### Work to be completed
Return the records exactly as they are.

#####

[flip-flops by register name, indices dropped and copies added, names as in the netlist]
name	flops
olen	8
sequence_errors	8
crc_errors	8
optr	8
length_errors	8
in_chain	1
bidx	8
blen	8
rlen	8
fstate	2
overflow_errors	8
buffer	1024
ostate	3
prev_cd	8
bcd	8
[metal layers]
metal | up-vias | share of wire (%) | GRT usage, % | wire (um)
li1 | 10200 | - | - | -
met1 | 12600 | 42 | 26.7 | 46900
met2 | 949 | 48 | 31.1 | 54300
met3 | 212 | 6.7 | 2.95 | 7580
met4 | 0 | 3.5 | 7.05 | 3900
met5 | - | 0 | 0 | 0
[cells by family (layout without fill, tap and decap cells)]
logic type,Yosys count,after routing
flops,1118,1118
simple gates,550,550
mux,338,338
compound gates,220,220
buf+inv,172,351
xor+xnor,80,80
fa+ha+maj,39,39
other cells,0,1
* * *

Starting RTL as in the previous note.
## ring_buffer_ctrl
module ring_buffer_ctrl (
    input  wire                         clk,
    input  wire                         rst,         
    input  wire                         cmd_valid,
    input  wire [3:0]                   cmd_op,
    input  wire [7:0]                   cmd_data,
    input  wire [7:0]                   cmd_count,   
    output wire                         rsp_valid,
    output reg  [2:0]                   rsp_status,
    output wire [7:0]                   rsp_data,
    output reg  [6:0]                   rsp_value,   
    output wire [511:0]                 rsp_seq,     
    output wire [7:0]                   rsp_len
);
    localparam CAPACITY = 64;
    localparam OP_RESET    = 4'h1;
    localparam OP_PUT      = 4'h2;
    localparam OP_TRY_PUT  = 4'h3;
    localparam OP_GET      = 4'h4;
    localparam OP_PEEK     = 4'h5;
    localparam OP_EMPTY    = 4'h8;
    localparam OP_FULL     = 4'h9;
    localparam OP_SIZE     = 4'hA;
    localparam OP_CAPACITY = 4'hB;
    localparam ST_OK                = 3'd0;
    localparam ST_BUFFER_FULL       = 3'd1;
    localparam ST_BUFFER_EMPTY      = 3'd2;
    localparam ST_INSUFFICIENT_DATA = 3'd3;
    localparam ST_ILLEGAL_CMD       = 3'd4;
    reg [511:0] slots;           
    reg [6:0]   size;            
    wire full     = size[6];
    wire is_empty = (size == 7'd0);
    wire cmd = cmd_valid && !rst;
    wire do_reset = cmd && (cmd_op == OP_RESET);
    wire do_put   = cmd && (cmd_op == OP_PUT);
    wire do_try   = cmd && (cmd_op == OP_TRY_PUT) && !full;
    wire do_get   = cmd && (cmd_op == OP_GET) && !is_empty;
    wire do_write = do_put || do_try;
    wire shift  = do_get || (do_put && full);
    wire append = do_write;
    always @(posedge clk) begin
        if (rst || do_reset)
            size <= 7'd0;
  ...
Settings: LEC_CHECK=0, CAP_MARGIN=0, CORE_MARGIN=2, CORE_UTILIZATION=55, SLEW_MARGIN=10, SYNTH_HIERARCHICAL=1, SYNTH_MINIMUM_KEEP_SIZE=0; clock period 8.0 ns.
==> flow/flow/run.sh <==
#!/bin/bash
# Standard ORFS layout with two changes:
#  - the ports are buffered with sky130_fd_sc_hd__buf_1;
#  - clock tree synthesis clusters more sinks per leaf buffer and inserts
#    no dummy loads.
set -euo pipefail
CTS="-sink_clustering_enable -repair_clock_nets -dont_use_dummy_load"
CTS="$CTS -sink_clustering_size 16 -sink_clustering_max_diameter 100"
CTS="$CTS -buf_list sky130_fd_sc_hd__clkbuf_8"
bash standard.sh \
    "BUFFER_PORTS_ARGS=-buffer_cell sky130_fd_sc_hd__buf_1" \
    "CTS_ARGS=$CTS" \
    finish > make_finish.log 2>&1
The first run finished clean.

#####

### Worked solution
[flip-flops by register name, indices dropped and copies added, names as in the netlist]
name	flops
olen	8
sequence_errors	8
crc_errors	8
optr	8
length_errors	8
in_chain	1
bidx	8
blen	8
rlen	8
fstate	2
overflow_errors	8
buffer	1024
ostate	3
prev_cd	8
bcd	8
[metal layers]
metal | up-vias | share of wire (%) | GRT usage, % | wire (um)
li1 | 10200 | - | - | -
met1 | 12600 | 42 | 26.7 | 46900
met2 | 949 | 48 | 31.1 | 54300
met3 | 212 | 6.7 | 2.95 | 7580
met4 | 0 | 3.5 | 7.05 | 3900
met5 | - | 0 | 0 | 0
[cells by family (layout without fill, tap and decap cells)]
logic type,Yosys count,after routing
flops,1118,1118
simple gates,550,550
mux,338,338
compound gates,220,220
buf+inv,172,351
xor+xnor,80,80
fa+ha+maj,39,39
other cells,0,1
* * *

Starting RTL as in the previous note.
## ring_buffer_ctrl
module ring_buffer_ctrl (
    input  wire                         clk,
    input  wire                         rst,         
    input  wire                         cmd_valid,
    input  wire [3:0]                   cmd_op,
    input  wire [7:0]                   cmd_data,
    input  wire [7:0]                   cmd_count,   
    output wire                         rsp_valid,
    output reg  [2:0]                   rsp_status,
    output wire [7:0]                   rsp_data,
    output reg  [6:0]                   rsp_value,   
    output wire [511:0]                 rsp_seq,     
    output wire [7:0]                   rsp_len
);
    localparam CAPACITY = 64;
    localparam OP_RESET    = 4'h1;
    localparam OP_PUT      = 4'h2;
    localparam OP_TRY_PUT  = 4'h3;
    localparam OP_GET      = 4'h4;
    localparam OP_PEEK     = 4'h5;
    localparam OP_EMPTY    = 4'h8;
    localparam OP_FULL     = 4'h9;
    localparam OP_SIZE     = 4'hA;
    localparam OP_CAPACITY = 4'hB;
    localparam ST_OK                = 3'd0;
    localparam ST_BUFFER_FULL       = 3'd1;
    localparam ST_BUFFER_EMPTY      = 3'd2;
    localparam ST_INSUFFICIENT_DATA = 3'd3;
    localparam ST_ILLEGAL_CMD       = 3'd4;
    reg [511:0] slots;           
    reg [6:0]   size;            
    wire full     = size[6];
    wire is_empty = (size == 7'd0);
    wire cmd = cmd_valid && !rst;
    wire do_reset = cmd && (cmd_op == OP_RESET);
    wire do_put   = cmd && (cmd_op == OP_PUT);
    wire do_try   = cmd && (cmd_op == OP_TRY_PUT) && !full;
    wire do_get   = cmd && (cmd_op == OP_GET) && !is_empty;
    wire do_write = do_put || do_try;
    wire shift  = do_get || (do_put && full);
    wire append = do_write;
    always @(posedge clk) begin
        if (rst || do_reset)
            size <= 7'd0;
  ...
Settings: LEC_CHECK=0, CAP_MARGIN=0, CORE_MARGIN=2, CORE_UTILIZATION=55, SLEW_MARGIN=10, SYNTH_HIERARCHICAL=1, SYNTH_MINIMUM_KEEP_SIZE=0; clock period 8.0 ns.
==> flow/flow/run.sh <==
#!/bin/bash
# Standard ORFS layout with two changes:
#  - the ports are buffered with sky130_fd_sc_hd__buf_1;
#  - clock tree synthesis clusters more sinks per leaf buffer and inserts
#    no dummy loads.
set -euo pipefail
CTS="-sink_clustering_enable -repair_clock_nets -dont_use_dummy_load"
CTS="$CTS -sink_clustering_size 16 -sink_clustering_max_diameter 100"
CTS="$CTS -buf_list sky130_fd_sc_hd__clkbuf_8"
bash standard.sh \
    "BUFFER_PORTS_ARGS=-buffer_cell sky130_fd_sc_hd__buf_1" \
    "CTS_ARGS=$CTS" \
    finish > make_finish.log 2>&1
The first run finished clean.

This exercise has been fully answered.